Reproduce exactly, and only, the lines running from the start of the entries below to the line containing "export NUM_CORES = 1".
==== Dataset entries
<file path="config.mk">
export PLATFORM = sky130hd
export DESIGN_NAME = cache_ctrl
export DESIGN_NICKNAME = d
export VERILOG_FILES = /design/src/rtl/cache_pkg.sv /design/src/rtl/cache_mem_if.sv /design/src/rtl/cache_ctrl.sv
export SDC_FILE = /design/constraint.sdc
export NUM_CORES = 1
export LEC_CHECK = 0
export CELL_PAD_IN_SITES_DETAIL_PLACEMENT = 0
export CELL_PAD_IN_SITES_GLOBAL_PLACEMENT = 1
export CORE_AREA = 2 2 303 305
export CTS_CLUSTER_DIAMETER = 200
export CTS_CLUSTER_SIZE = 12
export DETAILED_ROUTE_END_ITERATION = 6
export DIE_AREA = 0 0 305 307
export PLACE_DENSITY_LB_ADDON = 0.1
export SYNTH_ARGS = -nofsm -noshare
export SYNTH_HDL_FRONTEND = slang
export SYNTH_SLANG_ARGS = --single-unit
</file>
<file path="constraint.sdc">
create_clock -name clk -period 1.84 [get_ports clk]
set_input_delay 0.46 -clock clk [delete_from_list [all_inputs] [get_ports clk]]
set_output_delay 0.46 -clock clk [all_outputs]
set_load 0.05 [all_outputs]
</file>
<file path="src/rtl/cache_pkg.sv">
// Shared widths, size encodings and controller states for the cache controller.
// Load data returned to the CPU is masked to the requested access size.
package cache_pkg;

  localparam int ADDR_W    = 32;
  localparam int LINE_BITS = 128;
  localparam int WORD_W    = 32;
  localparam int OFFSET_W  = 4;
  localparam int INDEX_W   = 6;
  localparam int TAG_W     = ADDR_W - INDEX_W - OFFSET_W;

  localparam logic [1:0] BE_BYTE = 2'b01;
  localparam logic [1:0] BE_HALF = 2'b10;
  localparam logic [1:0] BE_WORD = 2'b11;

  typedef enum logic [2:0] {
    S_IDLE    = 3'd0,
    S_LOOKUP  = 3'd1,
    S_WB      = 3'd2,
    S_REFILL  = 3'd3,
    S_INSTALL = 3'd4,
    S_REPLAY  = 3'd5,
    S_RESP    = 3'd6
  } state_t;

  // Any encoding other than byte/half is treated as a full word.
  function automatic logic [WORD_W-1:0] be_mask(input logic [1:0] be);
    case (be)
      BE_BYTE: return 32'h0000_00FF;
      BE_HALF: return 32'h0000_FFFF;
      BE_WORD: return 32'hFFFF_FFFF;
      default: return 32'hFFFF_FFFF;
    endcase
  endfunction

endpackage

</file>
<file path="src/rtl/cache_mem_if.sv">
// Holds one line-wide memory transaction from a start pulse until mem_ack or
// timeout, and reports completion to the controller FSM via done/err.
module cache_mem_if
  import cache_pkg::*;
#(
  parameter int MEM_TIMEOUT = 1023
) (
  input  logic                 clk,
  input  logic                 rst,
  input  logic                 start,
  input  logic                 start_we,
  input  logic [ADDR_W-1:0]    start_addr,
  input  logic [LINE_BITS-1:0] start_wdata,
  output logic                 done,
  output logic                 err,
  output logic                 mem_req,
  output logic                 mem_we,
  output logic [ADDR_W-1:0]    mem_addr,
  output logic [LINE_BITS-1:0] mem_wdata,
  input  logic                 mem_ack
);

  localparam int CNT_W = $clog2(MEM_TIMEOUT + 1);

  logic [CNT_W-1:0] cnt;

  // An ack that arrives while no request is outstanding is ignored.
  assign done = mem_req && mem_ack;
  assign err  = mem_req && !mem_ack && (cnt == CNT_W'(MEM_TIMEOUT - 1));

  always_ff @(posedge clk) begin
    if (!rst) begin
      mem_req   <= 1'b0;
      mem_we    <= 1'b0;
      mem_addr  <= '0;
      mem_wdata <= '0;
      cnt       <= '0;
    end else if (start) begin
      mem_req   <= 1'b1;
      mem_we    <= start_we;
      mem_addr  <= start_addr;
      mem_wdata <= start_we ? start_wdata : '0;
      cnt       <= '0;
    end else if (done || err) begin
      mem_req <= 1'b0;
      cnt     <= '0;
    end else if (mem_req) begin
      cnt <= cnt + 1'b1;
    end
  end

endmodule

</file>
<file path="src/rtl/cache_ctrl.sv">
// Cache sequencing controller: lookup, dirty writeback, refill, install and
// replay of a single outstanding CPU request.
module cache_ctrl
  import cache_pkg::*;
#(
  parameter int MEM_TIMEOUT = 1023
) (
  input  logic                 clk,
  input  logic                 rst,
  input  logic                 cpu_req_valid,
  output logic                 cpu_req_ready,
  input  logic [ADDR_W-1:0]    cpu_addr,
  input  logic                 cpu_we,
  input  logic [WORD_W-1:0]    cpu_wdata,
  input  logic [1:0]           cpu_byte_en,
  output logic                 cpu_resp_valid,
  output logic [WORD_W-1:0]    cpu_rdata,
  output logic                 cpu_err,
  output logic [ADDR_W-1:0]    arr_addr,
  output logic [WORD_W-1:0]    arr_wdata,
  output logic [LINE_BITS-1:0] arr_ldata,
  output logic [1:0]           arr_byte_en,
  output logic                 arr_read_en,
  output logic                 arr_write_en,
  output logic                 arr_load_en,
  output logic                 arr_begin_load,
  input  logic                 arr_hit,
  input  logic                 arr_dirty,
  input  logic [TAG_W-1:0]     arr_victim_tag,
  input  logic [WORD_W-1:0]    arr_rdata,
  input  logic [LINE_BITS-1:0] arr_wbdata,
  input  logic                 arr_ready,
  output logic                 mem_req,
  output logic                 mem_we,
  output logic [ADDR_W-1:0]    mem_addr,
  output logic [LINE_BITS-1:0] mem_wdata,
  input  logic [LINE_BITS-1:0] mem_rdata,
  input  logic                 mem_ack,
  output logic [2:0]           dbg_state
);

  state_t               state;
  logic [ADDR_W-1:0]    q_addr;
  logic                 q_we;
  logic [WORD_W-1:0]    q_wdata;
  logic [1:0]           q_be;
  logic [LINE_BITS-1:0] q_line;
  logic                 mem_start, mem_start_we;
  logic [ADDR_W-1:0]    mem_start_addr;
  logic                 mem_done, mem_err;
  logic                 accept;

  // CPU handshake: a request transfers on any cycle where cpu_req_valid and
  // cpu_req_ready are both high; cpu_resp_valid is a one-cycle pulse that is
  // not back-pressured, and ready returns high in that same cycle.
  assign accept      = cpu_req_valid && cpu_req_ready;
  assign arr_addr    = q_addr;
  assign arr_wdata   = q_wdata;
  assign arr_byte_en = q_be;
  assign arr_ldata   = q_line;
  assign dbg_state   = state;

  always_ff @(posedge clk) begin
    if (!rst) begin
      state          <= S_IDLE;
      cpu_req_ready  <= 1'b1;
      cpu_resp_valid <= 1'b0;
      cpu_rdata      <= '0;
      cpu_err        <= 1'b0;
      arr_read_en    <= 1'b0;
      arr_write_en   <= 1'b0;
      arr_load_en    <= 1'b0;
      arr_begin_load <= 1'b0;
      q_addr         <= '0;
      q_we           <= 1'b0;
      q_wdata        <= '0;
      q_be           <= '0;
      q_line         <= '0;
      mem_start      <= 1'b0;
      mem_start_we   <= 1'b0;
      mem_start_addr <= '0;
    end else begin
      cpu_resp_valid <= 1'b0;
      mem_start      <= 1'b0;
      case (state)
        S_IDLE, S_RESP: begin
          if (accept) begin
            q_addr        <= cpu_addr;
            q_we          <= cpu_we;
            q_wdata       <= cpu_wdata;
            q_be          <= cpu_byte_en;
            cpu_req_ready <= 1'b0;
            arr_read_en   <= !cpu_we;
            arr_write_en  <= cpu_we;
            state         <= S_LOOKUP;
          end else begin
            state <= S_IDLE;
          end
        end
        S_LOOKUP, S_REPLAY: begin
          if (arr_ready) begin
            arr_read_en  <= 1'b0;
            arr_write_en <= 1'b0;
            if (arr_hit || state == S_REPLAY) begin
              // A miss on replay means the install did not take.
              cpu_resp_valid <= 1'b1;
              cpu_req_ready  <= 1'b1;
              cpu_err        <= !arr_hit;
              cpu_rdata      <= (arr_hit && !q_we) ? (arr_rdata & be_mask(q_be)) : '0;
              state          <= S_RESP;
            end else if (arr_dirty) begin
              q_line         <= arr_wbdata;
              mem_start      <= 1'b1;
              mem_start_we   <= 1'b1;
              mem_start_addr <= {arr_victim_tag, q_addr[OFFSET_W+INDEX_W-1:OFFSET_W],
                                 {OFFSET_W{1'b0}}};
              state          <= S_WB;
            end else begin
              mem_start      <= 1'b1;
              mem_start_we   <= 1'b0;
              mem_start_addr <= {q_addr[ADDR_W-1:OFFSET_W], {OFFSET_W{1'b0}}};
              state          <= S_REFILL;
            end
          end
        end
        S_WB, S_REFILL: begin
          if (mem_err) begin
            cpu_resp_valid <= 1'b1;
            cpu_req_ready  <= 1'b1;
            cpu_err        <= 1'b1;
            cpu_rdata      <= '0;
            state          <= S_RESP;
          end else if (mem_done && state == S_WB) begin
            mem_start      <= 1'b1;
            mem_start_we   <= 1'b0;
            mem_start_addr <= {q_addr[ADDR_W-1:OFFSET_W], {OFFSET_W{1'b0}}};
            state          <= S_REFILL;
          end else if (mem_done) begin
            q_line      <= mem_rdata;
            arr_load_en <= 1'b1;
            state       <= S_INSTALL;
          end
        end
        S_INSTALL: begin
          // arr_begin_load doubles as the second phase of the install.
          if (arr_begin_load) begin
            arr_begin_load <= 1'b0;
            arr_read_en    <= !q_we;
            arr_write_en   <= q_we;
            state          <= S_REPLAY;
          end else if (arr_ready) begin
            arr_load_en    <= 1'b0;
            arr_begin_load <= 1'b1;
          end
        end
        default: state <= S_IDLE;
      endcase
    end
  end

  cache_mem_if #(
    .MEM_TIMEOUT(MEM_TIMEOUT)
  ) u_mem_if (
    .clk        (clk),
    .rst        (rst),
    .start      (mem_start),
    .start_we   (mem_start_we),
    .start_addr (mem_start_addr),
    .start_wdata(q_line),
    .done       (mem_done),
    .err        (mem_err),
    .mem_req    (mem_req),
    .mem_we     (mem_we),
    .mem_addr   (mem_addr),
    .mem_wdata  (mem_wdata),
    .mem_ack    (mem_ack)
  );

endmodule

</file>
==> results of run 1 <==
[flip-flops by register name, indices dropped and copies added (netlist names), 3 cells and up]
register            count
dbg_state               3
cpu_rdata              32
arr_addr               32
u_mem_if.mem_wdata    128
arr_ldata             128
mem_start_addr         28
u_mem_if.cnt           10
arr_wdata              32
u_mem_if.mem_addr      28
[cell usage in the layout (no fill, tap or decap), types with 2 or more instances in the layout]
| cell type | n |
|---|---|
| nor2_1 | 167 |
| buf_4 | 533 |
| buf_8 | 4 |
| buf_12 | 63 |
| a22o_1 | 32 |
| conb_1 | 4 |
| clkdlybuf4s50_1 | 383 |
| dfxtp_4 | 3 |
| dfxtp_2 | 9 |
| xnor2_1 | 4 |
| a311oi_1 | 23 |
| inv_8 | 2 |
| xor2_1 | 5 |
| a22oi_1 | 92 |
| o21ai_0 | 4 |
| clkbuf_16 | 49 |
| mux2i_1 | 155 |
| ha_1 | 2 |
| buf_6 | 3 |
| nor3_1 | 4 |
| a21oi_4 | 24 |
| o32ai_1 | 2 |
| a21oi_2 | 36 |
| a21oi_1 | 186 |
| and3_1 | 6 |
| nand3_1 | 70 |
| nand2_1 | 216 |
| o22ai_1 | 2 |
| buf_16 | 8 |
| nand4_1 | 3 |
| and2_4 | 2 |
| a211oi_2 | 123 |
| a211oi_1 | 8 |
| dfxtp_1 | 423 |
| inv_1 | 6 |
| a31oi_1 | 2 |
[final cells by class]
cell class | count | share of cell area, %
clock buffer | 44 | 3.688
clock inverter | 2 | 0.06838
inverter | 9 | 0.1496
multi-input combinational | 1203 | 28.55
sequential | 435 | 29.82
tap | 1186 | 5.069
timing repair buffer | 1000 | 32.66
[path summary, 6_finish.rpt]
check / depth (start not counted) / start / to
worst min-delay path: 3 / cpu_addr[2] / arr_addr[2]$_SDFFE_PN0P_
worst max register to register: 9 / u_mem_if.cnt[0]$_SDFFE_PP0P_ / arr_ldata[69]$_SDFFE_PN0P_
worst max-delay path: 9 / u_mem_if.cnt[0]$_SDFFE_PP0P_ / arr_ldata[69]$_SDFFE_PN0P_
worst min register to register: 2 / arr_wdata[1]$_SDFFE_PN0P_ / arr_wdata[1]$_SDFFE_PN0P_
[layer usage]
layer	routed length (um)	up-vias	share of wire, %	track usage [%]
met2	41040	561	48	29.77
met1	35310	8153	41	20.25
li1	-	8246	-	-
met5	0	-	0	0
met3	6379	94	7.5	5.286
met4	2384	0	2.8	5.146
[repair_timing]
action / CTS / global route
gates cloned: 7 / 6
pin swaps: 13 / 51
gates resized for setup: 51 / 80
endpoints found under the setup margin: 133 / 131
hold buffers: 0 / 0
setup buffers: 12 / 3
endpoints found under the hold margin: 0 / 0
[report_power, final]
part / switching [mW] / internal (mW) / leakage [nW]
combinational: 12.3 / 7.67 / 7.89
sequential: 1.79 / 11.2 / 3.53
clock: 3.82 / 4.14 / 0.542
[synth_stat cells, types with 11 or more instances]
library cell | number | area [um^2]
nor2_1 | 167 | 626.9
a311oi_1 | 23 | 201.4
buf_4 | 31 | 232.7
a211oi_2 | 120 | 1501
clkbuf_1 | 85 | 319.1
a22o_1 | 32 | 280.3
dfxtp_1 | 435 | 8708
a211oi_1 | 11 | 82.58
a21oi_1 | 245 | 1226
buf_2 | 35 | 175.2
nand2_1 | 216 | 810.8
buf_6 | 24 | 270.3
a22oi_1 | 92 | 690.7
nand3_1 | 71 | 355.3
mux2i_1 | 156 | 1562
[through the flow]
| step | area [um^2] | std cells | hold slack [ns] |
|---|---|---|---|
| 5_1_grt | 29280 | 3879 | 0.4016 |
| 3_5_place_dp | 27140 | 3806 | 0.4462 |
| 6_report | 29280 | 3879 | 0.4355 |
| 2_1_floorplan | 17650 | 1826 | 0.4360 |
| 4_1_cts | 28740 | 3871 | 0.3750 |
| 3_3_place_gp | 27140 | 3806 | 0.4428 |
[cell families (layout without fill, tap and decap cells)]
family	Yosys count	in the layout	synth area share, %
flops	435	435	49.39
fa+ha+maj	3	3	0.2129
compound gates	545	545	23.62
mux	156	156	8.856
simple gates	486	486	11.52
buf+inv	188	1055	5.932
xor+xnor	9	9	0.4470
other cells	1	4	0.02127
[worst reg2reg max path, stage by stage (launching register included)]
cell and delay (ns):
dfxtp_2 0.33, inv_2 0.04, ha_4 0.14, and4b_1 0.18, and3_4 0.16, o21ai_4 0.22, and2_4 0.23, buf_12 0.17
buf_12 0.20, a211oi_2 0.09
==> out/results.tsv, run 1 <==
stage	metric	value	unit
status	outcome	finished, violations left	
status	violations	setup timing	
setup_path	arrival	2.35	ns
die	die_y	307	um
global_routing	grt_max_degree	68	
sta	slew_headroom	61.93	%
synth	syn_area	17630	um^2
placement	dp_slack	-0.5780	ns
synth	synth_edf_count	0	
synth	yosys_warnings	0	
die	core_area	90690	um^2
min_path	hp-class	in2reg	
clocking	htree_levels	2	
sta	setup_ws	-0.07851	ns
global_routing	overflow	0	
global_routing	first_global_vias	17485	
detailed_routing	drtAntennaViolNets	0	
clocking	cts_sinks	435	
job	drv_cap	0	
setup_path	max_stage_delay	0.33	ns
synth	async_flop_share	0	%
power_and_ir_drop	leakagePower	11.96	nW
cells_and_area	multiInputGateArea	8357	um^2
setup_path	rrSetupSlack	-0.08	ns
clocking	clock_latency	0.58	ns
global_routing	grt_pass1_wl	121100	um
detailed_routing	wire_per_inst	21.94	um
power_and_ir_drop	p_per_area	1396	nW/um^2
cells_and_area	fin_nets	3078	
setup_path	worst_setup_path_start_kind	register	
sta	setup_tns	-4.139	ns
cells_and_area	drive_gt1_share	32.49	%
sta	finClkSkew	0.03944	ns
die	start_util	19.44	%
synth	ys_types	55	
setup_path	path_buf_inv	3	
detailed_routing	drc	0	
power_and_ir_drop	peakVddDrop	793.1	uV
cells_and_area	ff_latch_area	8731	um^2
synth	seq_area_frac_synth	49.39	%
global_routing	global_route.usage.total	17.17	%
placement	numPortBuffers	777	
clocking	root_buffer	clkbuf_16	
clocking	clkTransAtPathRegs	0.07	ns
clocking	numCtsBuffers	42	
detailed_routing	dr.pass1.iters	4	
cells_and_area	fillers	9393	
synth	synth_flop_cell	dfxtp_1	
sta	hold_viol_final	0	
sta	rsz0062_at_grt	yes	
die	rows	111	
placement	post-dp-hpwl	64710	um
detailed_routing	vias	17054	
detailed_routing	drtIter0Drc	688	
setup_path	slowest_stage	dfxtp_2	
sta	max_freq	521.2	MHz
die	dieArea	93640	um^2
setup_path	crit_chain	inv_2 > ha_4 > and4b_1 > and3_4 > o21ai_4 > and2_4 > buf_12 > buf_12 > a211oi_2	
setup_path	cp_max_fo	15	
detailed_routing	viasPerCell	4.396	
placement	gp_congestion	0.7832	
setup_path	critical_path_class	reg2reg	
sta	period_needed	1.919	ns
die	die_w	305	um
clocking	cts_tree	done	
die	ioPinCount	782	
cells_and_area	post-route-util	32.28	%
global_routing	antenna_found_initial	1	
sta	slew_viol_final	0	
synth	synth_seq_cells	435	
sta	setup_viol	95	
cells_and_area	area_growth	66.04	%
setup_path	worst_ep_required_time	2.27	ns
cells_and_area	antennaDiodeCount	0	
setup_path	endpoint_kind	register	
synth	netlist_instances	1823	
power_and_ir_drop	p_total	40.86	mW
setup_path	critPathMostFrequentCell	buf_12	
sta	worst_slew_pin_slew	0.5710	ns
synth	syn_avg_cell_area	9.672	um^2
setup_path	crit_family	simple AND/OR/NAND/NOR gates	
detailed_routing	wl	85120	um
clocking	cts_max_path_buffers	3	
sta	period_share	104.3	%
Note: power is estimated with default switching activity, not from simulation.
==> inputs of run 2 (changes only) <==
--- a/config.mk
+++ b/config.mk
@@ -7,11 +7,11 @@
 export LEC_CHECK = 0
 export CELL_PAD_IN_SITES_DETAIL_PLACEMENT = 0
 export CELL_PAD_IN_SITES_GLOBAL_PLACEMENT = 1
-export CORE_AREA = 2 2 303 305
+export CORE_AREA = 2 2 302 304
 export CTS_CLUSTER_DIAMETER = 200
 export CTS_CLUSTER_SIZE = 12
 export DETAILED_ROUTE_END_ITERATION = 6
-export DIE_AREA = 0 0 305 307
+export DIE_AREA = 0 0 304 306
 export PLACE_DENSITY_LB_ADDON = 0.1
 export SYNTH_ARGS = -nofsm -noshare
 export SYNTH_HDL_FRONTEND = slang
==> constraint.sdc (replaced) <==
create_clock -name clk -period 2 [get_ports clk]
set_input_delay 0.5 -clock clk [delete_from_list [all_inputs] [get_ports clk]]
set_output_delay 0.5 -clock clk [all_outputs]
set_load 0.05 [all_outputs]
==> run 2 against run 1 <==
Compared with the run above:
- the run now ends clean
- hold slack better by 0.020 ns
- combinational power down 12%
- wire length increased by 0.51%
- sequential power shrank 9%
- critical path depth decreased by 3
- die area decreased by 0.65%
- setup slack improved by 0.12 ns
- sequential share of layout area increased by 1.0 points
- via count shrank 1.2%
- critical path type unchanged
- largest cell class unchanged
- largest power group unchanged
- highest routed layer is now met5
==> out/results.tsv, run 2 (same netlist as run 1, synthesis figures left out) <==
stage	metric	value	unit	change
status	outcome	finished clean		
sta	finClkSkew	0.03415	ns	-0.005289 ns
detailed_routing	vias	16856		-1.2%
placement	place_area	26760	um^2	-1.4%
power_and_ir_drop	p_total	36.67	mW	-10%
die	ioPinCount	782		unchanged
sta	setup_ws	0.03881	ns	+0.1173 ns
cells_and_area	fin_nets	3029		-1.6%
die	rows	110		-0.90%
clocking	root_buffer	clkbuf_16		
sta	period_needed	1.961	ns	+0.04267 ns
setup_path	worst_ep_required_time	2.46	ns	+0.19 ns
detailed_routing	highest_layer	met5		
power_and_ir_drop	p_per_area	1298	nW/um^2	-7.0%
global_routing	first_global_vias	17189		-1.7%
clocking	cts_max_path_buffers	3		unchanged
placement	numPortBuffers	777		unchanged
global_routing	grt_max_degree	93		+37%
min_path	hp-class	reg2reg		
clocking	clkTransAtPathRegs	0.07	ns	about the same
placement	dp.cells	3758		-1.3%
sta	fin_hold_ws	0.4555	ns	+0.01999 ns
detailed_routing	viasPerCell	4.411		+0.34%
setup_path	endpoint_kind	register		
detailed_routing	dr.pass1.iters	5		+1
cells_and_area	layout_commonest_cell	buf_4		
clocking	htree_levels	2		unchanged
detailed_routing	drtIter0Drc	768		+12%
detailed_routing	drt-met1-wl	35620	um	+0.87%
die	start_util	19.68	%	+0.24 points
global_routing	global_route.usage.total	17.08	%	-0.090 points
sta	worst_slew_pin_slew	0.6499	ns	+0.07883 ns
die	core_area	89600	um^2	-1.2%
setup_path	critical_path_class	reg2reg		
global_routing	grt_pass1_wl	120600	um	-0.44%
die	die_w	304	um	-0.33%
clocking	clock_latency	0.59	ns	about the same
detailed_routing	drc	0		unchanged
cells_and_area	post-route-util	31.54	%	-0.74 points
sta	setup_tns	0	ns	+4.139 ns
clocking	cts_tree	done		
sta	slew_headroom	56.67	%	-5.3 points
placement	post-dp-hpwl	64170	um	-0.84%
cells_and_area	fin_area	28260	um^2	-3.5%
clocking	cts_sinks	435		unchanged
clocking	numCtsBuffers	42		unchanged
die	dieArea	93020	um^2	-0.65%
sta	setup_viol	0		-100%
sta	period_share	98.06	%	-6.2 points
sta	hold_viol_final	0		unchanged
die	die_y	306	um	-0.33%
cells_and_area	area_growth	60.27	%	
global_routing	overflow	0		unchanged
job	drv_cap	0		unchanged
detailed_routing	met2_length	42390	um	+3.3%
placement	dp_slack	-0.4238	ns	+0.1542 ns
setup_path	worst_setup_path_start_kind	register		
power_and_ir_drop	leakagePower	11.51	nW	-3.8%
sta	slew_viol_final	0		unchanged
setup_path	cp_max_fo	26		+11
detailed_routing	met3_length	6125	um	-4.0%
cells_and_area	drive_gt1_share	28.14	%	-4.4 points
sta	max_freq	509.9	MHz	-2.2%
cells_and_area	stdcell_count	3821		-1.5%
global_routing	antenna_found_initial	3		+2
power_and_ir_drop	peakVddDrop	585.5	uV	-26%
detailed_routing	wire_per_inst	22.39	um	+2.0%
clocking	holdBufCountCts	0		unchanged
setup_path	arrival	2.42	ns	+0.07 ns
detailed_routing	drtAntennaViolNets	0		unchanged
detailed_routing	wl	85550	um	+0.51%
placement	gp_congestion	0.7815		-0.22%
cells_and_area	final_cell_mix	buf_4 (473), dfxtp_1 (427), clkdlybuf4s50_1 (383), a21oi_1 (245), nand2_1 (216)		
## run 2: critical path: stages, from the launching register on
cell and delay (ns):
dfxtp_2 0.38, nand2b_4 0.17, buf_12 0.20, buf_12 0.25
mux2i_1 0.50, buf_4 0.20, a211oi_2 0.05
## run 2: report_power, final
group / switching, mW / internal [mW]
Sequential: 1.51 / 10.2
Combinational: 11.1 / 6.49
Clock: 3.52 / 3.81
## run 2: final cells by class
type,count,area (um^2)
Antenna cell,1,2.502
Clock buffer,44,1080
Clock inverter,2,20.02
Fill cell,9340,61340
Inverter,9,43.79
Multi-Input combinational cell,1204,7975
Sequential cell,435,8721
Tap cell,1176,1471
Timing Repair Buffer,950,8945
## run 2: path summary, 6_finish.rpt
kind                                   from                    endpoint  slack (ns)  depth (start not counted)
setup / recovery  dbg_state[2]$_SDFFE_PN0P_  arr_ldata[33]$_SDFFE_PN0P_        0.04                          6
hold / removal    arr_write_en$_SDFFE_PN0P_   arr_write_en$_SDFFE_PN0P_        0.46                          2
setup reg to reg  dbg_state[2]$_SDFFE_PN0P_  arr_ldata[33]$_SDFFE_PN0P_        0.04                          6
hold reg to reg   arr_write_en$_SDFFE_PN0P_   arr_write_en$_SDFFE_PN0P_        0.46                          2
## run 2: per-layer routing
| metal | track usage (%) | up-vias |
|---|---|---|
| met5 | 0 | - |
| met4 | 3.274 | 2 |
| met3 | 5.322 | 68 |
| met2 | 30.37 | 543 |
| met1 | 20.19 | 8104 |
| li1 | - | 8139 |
========
# Answer space
<file path="config.mk">
export PLATFORM = sky130hd
export DESIGN_NAME = cache_ctrl
export DESIGN_NICKNAME = d
export VERILOG_FILES = /design/src/rtl/cache_pkg.sv /design/src/rtl/cache_mem_if.sv /design/src/rtl/cache_ctrl.sv
export SDC_FILE = /design/constraint.sdc
export NUM_CORES = 1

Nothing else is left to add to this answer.